Film, Reviews
Oct 31, 2014

JAKE GYLLENHAAL TAKES US INTO THE LOS ANGELES UNDERBELLY IN NIGHTCRAWLER

Jack Kerouac called Los Angeles “the loneliest and most brutal of American cities; New York gets god-awful cold…but there’s a sense of wacky comradeship in the streets. LA is a jungle.” He’s right, and that is why Nightcrawler, a noir thriller about freelance crime journalism finds the perfect setting in the vast sprawl of the L.A. jungle.

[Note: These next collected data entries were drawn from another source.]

**config.mk**
```make
export PLATFORM = sky130hd
export DESIGN_NAME = baud_divider_calc_unit
export DESIGN_NICKNAME = d
export VERILOG_FILES = /design/src/sv/bdc_pkg.sv /design/src/sv/baud_divider_calc_unit.sv
export SDC_FILE = /design/constraint.sdc
export NUM_CORES = 2
export LEC_CHECK = 0
export BUFFER_PORTS_ARGS = -buffer_cell sky130_fd_sc_hd__buf_2
export CAP_MARGIN = 20
export CORE_MARGIN = 5
export CORE_UTILIZATION = 39
export CTS_CLUSTER_DIAMETER = 120
export CTS_CLUSTER_SIZE = 30
export DETAILED_ROUTE_END_ITERATION = 8
export GPL_TIMING_DRIVEN = 0
export PLACE_DENSITY_LB_ADDON = 0.15
export REMOVE_ABC_BUFFERS = 1
export SLEW_MARGIN = 20
export SYNTH_ARGS = -nofsm -noshare
export SYNTH_HDL_FRONTEND = slang
export SYNTH_SLANG_ARGS = --single-unit
export TNS_END_PERCENT = 50
```
**constraint.sdc**
```tcl
create_clock -name clk_i -period 26.6 [get_ports clk_i]
set_input_delay 5.32 -clock clk_i [delete_from_list [all_inputs] [get_ports clk_i]]
set_output_delay 5.32 -clock clk_i [all_outputs]
set_load 0.05 [all_outputs]
```
**src/sv/bdc_pkg.sv**
```systemverilog
package bdc_pkg;

  // Field widths
  localparam int RateW = 22;
  localparam int PselW = 3;
  localparam int ByteW = 8;

  // Quotient width covers the largest dividend (20000000 < 2**25)
  localparam int QuotW = 25;
  // One restoring-division stage per quotient bit
  localparam int NumDiv = QuotW;
  // The remainder always stays below the rate
  localparam int RemW = RateW;
  // Modulation sums: quotient + offset, then m + m/2
  localparam int ModW = QuotW + 1;
  localparam int SumW = ModW + 1;

  localparam logic [QuotW-1:0] ModNumer  = QuotW'(20000000);
  localparam logic [ModW-1:0]  ModOffset = ModW'(1100);
  localparam logic [QuotW-1:0] DivLimit  = QuotW'(8'hFF);

  // Rows of the rate table, in search order
  typedef enum logic [2:0] {
    ROW_FIX_307K,
    ROW_FIX_921K,
    ROW_CLK_6M,
    ROW_CLK_750K,
    ROW_CLK_94K,
    ROW_CLK_12K,
    ROW_NONE
  } row_e;

  // Payload of one division stage
  typedef struct packed {
    logic [RateW-1:0] rate;
    row_e             row;
    logic [RemW-1:0]  rem_b;
    logic [RemW-1:0]  rem_m;
    logic [QuotW-1:0] quo_b;
    logic [QuotW-1:0] quo_m;
  } div_stage_t;

  // Payload after the range check and rounding decision
  typedef struct packed {
    logic             err;
    row_e             row;
    logic [ByteW-1:0] q8;
    logic             rnd;
    logic [ModW-1:0]  mod;
  } fin_stage_t;

  // Result payload
  typedef struct packed {
    logic             status;
    logic [PselW-1:0] psel;
    logic [ByteW-1:0] dbyte;
    logic [ByteW-1:0] mbyte;
  } res_t;

  // First row whose range holds the rate
  function automatic row_e row_lookup(input logic [RateW-1:0] rate);
    row_e row;
    row = ROW_NONE;
    if (rate == RateW'(307200)) begin
      row = ROW_FIX_307K;
    end else if (rate == RateW'(921600)) begin
      row = ROW_FIX_921K;
    end else if (rate >= RateW'(23530) && rate <= RateW'(2999999)) begin
      row = ROW_CLK_6M;
    end else if (rate >= RateW'(2942) && rate <= RateW'(23529)) begin
      row = ROW_CLK_750K;
    end else if (rate >= RateW'(368) && rate <= RateW'(2941)) begin
      row = ROW_CLK_94K;
    end else if (rate >= RateW'(1) && rate <= RateW'(367)) begin
      row = ROW_CLK_12K;
    end
    return row;
  endfunction

  // Base clock of a row; zero for fixed and unmatched rows
  function automatic logic [QuotW-1:0] row_clock(input row_e row);
    logic [QuotW-1:0] clk;
    case (row)
      ROW_CLK_6M:   clk = QuotW'(6000000);
      ROW_CLK_750K: clk = QuotW'(750000);
      ROW_CLK_94K:  clk = QuotW'(93750);
      ROW_CLK_12K:  clk = QuotW'(11719);
      default:      clk = '0;
    endcase
    return clk;
  endfunction

  function automatic logic [PselW-1:0] row_psel(input row_e row);
    logic [PselW-1:0] psel;
    case (row)
      ROW_FIX_307K, ROW_FIX_921K: psel = PselW'(7);
      ROW_CLK_6M:                 psel = PselW'(3);
      ROW_CLK_750K:               psel = PselW'(2);
      ROW_CLK_94K:                psel = PselW'(1);
      default:                    psel = '0;
    endcase
    return psel;
  endfunction

  function automatic logic row_is_fixed(input row_e row);
    return (row == ROW_FIX_307K) || (row == ROW_FIX_921K);
  endfunction

  function automatic logic [ByteW-1:0] row_fixed_byte(input row_e row);
    logic [ByteW-1:0] fb;
    case (row)
      ROW_FIX_307K: fb = 8'hD9;
      ROW_FIX_921K: fb = 8'hF3;
      default:      fb = '0;
    endcase
    return fb;
  endfunction

endpackage

```
**src/sv/baud_divider_calc_unit.sv**
```systemverilog
// Baud divider calculator.
// Request channel: rate_i with rate_valid_i / rate_ready_o. One request is
// taken at each edge where both are high.
// Result channel: status_o, prescaler_o, divisor_byte_o, modulation_byte_o
// with res_valid_o / res_ready_i; one result per request, in order.
// The rate is matched against a six-row range table, then two restoring
// dividers (base clock / rate and 20000000 / rate) run side by side, one
// quotient bit per stage over 25 stages.
// Pipeline: one input register, 25 divider stages, one range-check stage,
// one result register. Throughput: one request per cycle while the result
// side does not stall; the divider stage chain sets the latency, and every
// stage is registered, so only a stalled receiver limits the rate.
// Reset clears all stage valid bits; the pipeline comes up empty.
// When the receiver stalls, the result register holds and stages behind it
// keep filling their empty slots; rate_ready_o drops only when every stage
// is full, so nothing is lost or repeated.
module baud_divider_calc_unit (
  input  logic                        clk_i,
  input  logic                        rst_ni,
  input  logic                        rate_valid_i,
  output logic                        rate_ready_o,
  input  logic [bdc_pkg::RateW-1:0]   rate_i,
  output logic                        res_valid_o,
  input  logic                        res_ready_i,
  output logic                        status_o,
  output logic [bdc_pkg::PselW-1:0]   prescaler_o,
  output logic [bdc_pkg::ByteW-1:0]   divisor_byte_o,
  output logic [bdc_pkg::ByteW-1:0]   modulation_byte_o
);

  // Stage registers: div 0 is the input register, div k+1 follows divider stage k
  bdc_pkg::div_stage_t div_q [bdc_pkg::NumDiv+1];
  logic [bdc_pkg::NumDiv:0] div_v_q;
  logic [bdc_pkg::NumDiv:0] div_en;
  bdc_pkg::fin_stage_t fin_q, fin_d;
  logic fin_v_q, fin_en;
  bdc_pkg::res_t res_q, res_d;
  logic res_v_q, res_en;

  // Advance a stage when it is empty or the stage after it advances
  assign res_en = !res_v_q || res_ready_i;
  assign fin_en = !fin_v_q || res_en;
  assign div_en[bdc_pkg::NumDiv] = !div_v_q[bdc_pkg::NumDiv] || fin_en;

  for (genvar k = 0; k < bdc_pkg::NumDiv; k++) begin : g_en
    assign div_en[k] = !div_v_q[k] || div_en[k+1];
  end

  assign rate_ready_o = div_en[0];

  // Input register: latch the rate and its table row
  always_ff @(posedge clk_i or negedge rst_ni) begin
    if (!rst_ni) begin
      div_v_q[0] <= 1'b0;
    end else if (div_en[0]) begin
      div_v_q[0] <= rate_valid_i;
    end
  end

  always_ff @(posedge clk_i) begin
    if (div_en[0]) begin
      div_q[0].rate  <= rate_i;
      div_q[0].row   <= bdc_pkg::row_lookup(rate_i);
      div_q[0].rem_b <= '0;
      div_q[0].rem_m <= '0;
      div_q[0].quo_b <= '0;
      div_q[0].quo_m <= '0;
    end
  end

  // Divider stages: stage k resolves quotient bit QuotW-1-k of both divisions
  for (genvar k = 0; k < bdc_pkg::NumDiv; k++) begin : g_div
    localparam int Bit = bdc_pkg::QuotW - 1 - k;

    logic [bdc_pkg::QuotW-1:0] dvd_b;
    logic [bdc_pkg::RemW:0]    sh_b, sh_m, rate_x;
    logic                      ge_b, ge_m;
    bdc_pkg::div_stage_t       stg_d;

    always_comb begin
      dvd_b  = bdc_pkg::row_clock(div_q[k].row);
      rate_x = {1'b0, div_q[k].rate};
      sh_b   = {div_q[k].rem_b, dvd_b[Bit]};
      sh_m   = {div_q[k].rem_m, bdc_pkg::ModNumer[Bit]};
      ge_b   = sh_b >= rate_x;
      ge_m   = sh_m >= rate_x;
      stg_d       = div_q[k];
      stg_d.rem_b = bdc_pkg::RemW'(ge_b ? sh_b - rate_x : sh_b);
      stg_d.rem_m = bdc_pkg::RemW'(ge_m ? sh_m - rate_x : sh_m);
      stg_d.quo_b = {div_q[k].quo_b[bdc_pkg::QuotW-2:0], ge_b};
      stg_d.quo_m = {div_q[k].quo_m[bdc_pkg::QuotW-2:0], ge_m};
    end

    always_ff @(posedge clk_i or negedge rst_ni) begin
      if (!rst_ni) begin
        div_v_q[k+1] <= 1'b0;
      end else if (div_en[k+1]) begin
        div_v_q[k+1] <= div_v_q[k];
      end
    end

    always_ff @(posedge clk_i) begin
      if (div_en[k+1]) begin
        div_q[k+1] <= stg_d;
      end
    end
  end

  // Range check, rounding decision and modulation offset
  always_comb begin
    bdc_pkg::div_stage_t last;
    last       = div_q[bdc_pkg::NumDiv];
    fin_d.row  = last.row;
    fin_d.err  = (last.row == bdc_pkg::ROW_NONE) ||
                 (!bdc_pkg::row_is_fixed(last.row) &&
                  ((last.quo_b == '0) || (last.quo_b >= bdc_pkg::DivLimit)));
    fin_d.q8   = last.quo_b[bdc_pkg::ByteW-1:0];
    fin_d.rnd  = {last.rem_b, 1'b0} >= {1'b0, last.rate};
    fin_d.mod  = bdc_pkg::ModW'(last.quo_m) + bdc_pkg::ModOffset;
  end

  always_ff @(posedge clk_i or negedge rst_ni) begin
    if (!rst_ni) begin
      fin_v_q <= 1'b0;
    end else if (fin_en) begin
      fin_v_q <= div_v_q[bdc_pkg::NumDiv];
    end
  end

  always_ff @(posedge clk_i) begin
    if (fin_en) begin
      fin_q <= fin_d;
    end
  end

  // Form the divisor byte and scaled modulation; zero all settings on error
  always_comb begin
    logic [bdc_pkg::ByteW-1:0] qr;
    logic [bdc_pkg::SumW-1:0]  sum;
    qr  = fin_q.q8 + bdc_pkg::ByteW'(fin_q.rnd);
    sum = bdc_pkg::SumW'(fin_q.mod) + bdc_pkg::SumW'(fin_q.mod >> 1);
    res_d.status = fin_q.err;
    res_d.psel   = '0;
    res_d.dbyte  = '0;
    res_d.mbyte  = '0;
    if (!fin_q.err) begin
      res_d.psel  = bdc_pkg::row_psel(fin_q.row);
      res_d.dbyte = bdc_pkg::row_is_fixed(fin_q.row) ?
                    bdc_pkg::row_fixed_byte(fin_q.row) : bdc_pkg::ByteW'(8'd0 - qr);
      res_d.mbyte = sum[2*bdc_pkg::ByteW-1:bdc_pkg::ByteW];
    end
  end

  always_ff @(posedge clk_i or negedge rst_ni) begin
    if (!rst_ni) begin
      res_v_q <= 1'b0;
    end else if (res_en) begin
      res_v_q <= fin_v_q;
    end
  end

  always_ff @(posedge clk_i) begin
    if (res_en) begin
      res_q <= res_d;
    end
  end

  assign res_valid_o       = res_v_q;
  assign status_o          = res_q.status;
  assign prescaler_o       = res_q.psel;
  assign divisor_byte_o    = res_q.dbyte;
  assign modulation_byte_o = res_q.mbyte;

endmodule

```
--- src/hdl/triangle_element_stiffness_top_assert.svh ---
// Assertion macros for the triangle element stiffness block.
// Included by the top level; expects clk and rst_n in scope.
`ifndef TRIANGLE_ELEMENT_STIFFNESS_TOP_ASSERT_SVH
`define TRIANGLE_ELEMENT_STIFFNESS_TOP_ASSERT_SVH

// Same-cycle implication, disabled during reset.
`define TES_ASSERT_IMP(lbl, ante, cons, msg) \
  lbl: assert property (@(posedge clk) disable iff (!rst_n) (ante) |-> (cons)) \
    else $error(msg);

// Next-cycle implication, disabled during reset.
`define TES_ASSERT_NXT(lbl, ante, cons, msg) \
  lbl: assert property (@(posedge clk) disable iff (!rst_n) (ante) |=> (cons)) \
    else $error(msg);

`endif

--- src/hdl/tes_pkg.sv ---
// Shared types, constants and helper functions of the triangle element stiffness block.
// No dependencies.
package tes_pkg;

  localparam int NODE_BITS = 16;

  localparam int IN_W     = 240;
  localparam int OUT_W    = 360;
  localparam int DIFF_W   = 33;
  localparam int PROD_W   = 64;
  localparam int TW_W     = 66;
  localparam int DEN_W    = 67;
  localparam int ENTRY_W  = 48;
  localparam int EF_W     = 62;
  localparam int ACC_W    = 129;
  localparam int QUO_W    = 50;
  localparam int REM_W    = 117;
  localparam int DSH_W    = 116;
  localparam int GROW_W   = 17;

  localparam int CFG_IDX_W  = 2;
  localparam int CFG_DATA_W = 32;

  localparam logic [CFG_IDX_W-1:0] CFG_YOUNG   = 2'd0;
  localparam logic [CFG_IDX_W-1:0] CFG_POISSON = 2'd1;
  localparam logic [CFG_IDX_W-1:0] CFG_MODE    = 2'd2;

  localparam logic [31:0] YOUNG_RST   = 32'd1;
  localparam logic [14:0] POISSON_RST = 15'd19661;
  localparam logic        MODE_RST    = 1'b0;

  // Lane sequence, one row of six entries.
  localparam int CNT_W = 6;
  localparam logic [CNT_W-1:0] CNT_MUL1     = 6'd0;
  localparam logic [CNT_W-1:0] CNT_MUL2     = 6'd1;
  localparam logic [CNT_W-1:0] CNT_ACC0     = 6'd2;
  localparam logic [CNT_W-1:0] CNT_ACC_LAST = 6'd9;
  localparam logic [CNT_W-1:0] CNT_SIGN     = 6'd10;
  localparam logic [CNT_W-1:0] CNT_DIV0     = 6'd11;
  localparam logic [CNT_W-1:0] CNT_DONE     = 6'd61;

  localparam logic [2:0] ROW_LAST = 3'd5;

  localparam logic [50:0] SAT_POS_LIM = 51'h7FFF_FFFF_FFFF;
  localparam logic [50:0] SAT_NEG_LIM = 51'h8000_0000_0000;
  localparam logic [ENTRY_W-1:0] ENTRY_MAX = 48'h7FFF_FFFF_FFFF;
  localparam logic [ENTRY_W-1:0] ENTRY_MIN = 48'h8000_0000_0000;

  typedef struct packed {
    logic [2:0][DIFF_W-1:0]    b;
    logic [2:0][DIFF_W-1:0]    c;
    logic [TW_W-1:0]           tmag;
    logic                      tneg;
    logic [ENTRY_W-1:0]        area;
    logic                      degen;
    logic [2:0][NODE_BITS-1:0] node;
  } elem_t;

  typedef struct packed {
    logic       mul1;
    logic       mul2;
    logic       acc_en;
    logic       acc_first;
    logic       acc_term;
    logic [1:0] acc_part;
    logic       sgn;
    logic       div;
  } lane_ctl_t;

  typedef struct packed {
    logic [2:0]              local_row;
    logic [GROW_W-1:0]       global_row;
    logic [5:0][ENTRY_W-1:0] entry;
    logic [ENTRY_W-1:0]      area;
    logic                    degen;
    logic                    last;
  } result_t;

  // |v| modulo 2^32 of a 33-bit signed value.
  function automatic logic [31:0] abs32(input logic [DIFF_W-1:0] v);
    logic [DIFF_W-1:0] n;
    n = ~v + 33'd1;
    return v[DIFF_W-1] ? n[31:0] : v[31:0];
  endfunction

  // Apply sign and clamp to the 48-bit signed range.
  function automatic logic [ENTRY_W-1:0] sat48(input logic [50:0] mag, input logic neg,
                                               input logic big);
    logic [50:0] n;
    n = ~mag + 51'd1;
    if (neg) begin
      return (big || mag > SAT_NEG_LIM) ? ENTRY_MIN : n[ENTRY_W-1:0];
    end
    return (big || mag > SAT_POS_LIM) ? ENTRY_MAX : mag[ENTRY_W-1:0];
  endfunction

endpackage
==> src/hdl/tes_mat.sv <==
// Configuration registers and material factor unit (E*f00, E*f01, E*f22).
// Depends on tes_pkg; uses a 49-step restoring divider.
module tes_mat import tes_pkg::*; (
  input  logic                  clk,
  input  logic                  rst_n,
  input  logic                  cfg_we,
  input  logic [CFG_IDX_W-1:0]  cfg_index,
  input  logic [CFG_DATA_W-1:0] cfg_wdata,
  output logic                  ready,
  output logic [EF_W-1:0]       ef00,
  output logic [EF_W-1:0]       ef01,
  output logic [EF_W-1:0]       ef22
);

  typedef enum logic [4:0] {
    M_DEN  = 5'b00001,
    M_NUM  = 5'b00010,
    M_DIV  = 5'b00100,
    M_MUL  = 5'b01000,
    M_IDLE = 5'b10000
  } mat_state_t;

  localparam logic [1:0] F_00 = 2'd0;
  localparam logic [1:0] F_01 = 2'd1;
  localparam logic [1:0] F_22 = 2'd2;
  localparam logic [5:0] DIV_LAST = 6'd48;

  mat_state_t  state_r, state_nxt;
  logic [1:0]  k_r, k_nxt;
  logic [5:0]  cnt_r, cnt_nxt;
  logic [31:0] young_r, young_nxt;
  logic [14:0] mu_r, mu_nxt;
  logic        mode_r, mode_nxt;
  logic [33:0] den_r;
  logic [48:0] n_r;
  logic [33:0] rem_r;
  logic [EF_W-1:0] ef00_r, ef01_r, ef22_r;

  logic [16:0] mplus, mminus, mminus2;
  logic [29:0] mu_sq;
  logic [33:0] den_w;
  logic [48:0] num_w;
  logic [34:0] trial;
  logic        ge;
  logic [EF_W-1:0] prod;

  assign mplus   = 17'd65536 + {2'b0, mu_r};
  assign mminus  = 17'd65536 - {2'b0, mu_r};
  assign mminus2 = 17'd65536 - {1'b0, mu_r, 1'b0};
  assign mu_sq   = mu_r * mu_r;
  assign trial   = {rem_r, n_r[48]};
  assign ge      = trial >= {1'b0, den_r};
  assign prod    = young_r * n_r[29:0];

  always_comb begin
    case (k_r)
      F_22:    den_w = {16'b0, mplus, 1'b0};
      default: den_w = mode_r ? (mplus * mminus2)
                              : (34'h1_0000_0000 - {4'b0, mu_sq});
    endcase
    case (k_r)
      F_00:    num_w = mode_r ? {mminus, 32'b0} : 49'h1_0000_0000_0000;
      F_01:    num_w = {2'b0, mu_r, 32'b0};
      default: num_w = 49'h0_0001_0000_0000;
    endcase
  end

  always_comb begin
    state_nxt = state_r;
    k_nxt     = k_r;
    cnt_nxt   = cnt_r;
    young_nxt = young_r;
    mu_nxt    = mu_r;
    mode_nxt  = mode_r;
    unique case (state_r)
      M_DEN:  state_nxt = M_NUM;
      M_NUM: begin
        state_nxt = M_DIV;
        cnt_nxt   = '0;
      end
      M_DIV: begin
        cnt_nxt = cnt_r + 6'd1;
        if (cnt_r == DIV_LAST) state_nxt = M_MUL;
      end
      M_MUL: begin
        if (k_r == F_22) begin
          state_nxt = M_IDLE;
        end else begin
          state_nxt = M_DEN;
          k_nxt     = k_r + 2'd1;
        end
      end
      M_IDLE: ;
      default: state_nxt = M_DEN;
    endcase
    if (cfg_we) begin
      state_nxt = M_DEN;
      k_nxt     = F_00;
      case (cfg_index)
        CFG_YOUNG:   young_nxt = cfg_wdata;
        CFG_POISSON: mu_nxt    = cfg_wdata[14:0];
        CFG_MODE:    mode_nxt  = cfg_wdata[0];
        default: ;
      endcase
    end
  end

  always_ff @(posedge clk) begin
    if (!rst_n) begin
      state_r <= M_DEN;
      k_r     <= F_00;
      cnt_r   <= '0;
      young_r <= YOUNG_RST;
      mu_r    <= POISSON_RST;
      mode_r  <= MODE_RST;
    end else begin
      state_r <= state_nxt;
      k_r     <= k_nxt;
      cnt_r   <= cnt_nxt;
      young_r <= young_nxt;
      mu_r    <= mu_nxt;
      mode_r  <= mode_nxt;
    end
  end

  always_ff @(posedge clk) begin
    if (state_r == M_DEN) den_r <= den_w;
    if (state_r == M_NUM) begin
      n_r   <= num_w + {15'b0, den_r[33:1]};
      rem_r <= '0;
    end
    if (state_r == M_DIV) begin
      rem_r <= ge ? 34'(trial - {1'b0, den_r}) : trial[33:0];
      n_r   <= {n_r[47:0], ge};
    end
    if (state_r == M_MUL) begin
      case (k_r)
        F_00:    ef00_r <= prod;
        F_01:    ef01_r <= prod;
        default: ef22_r <= prod;
      endcase
    end
  end

  assign ready = (state_r == M_IDLE);
  assign ef00  = ef00_r;
  assign ef01  = ef01_r;
  assign ef22  = ef22_r;

endmodule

Louis Bloom (Jake Gyllenhaal) has lots of ambition. From the start he strikes you as a man who had his conscience cut out to make room for more ambition. He is a night owl, comfortable wading through the city’s seedy underbelly and making his way any way he knows how, but that’s just a little bit more than the law will allow. But Bloom is not just some good ol’ boy, in fact Gyllenhaal looks to have lost some weight making his character look like a gaunt vampire.

His language is meticulous, even funny, and dotted with business 101 aphorisms. Combine that with dark, slicked back hair and a smile that belies the lack of emotion behind the eyes and Gyllenhaal has created a fascinating entrepreneur that resembles bits of Patrick Bateman and Bill Lumbergh. Bloom stumbles into freelance crime journalism in a chance meeting with a car fire and veteran stringer (freelancer) Joe Loder (Bill Paxton).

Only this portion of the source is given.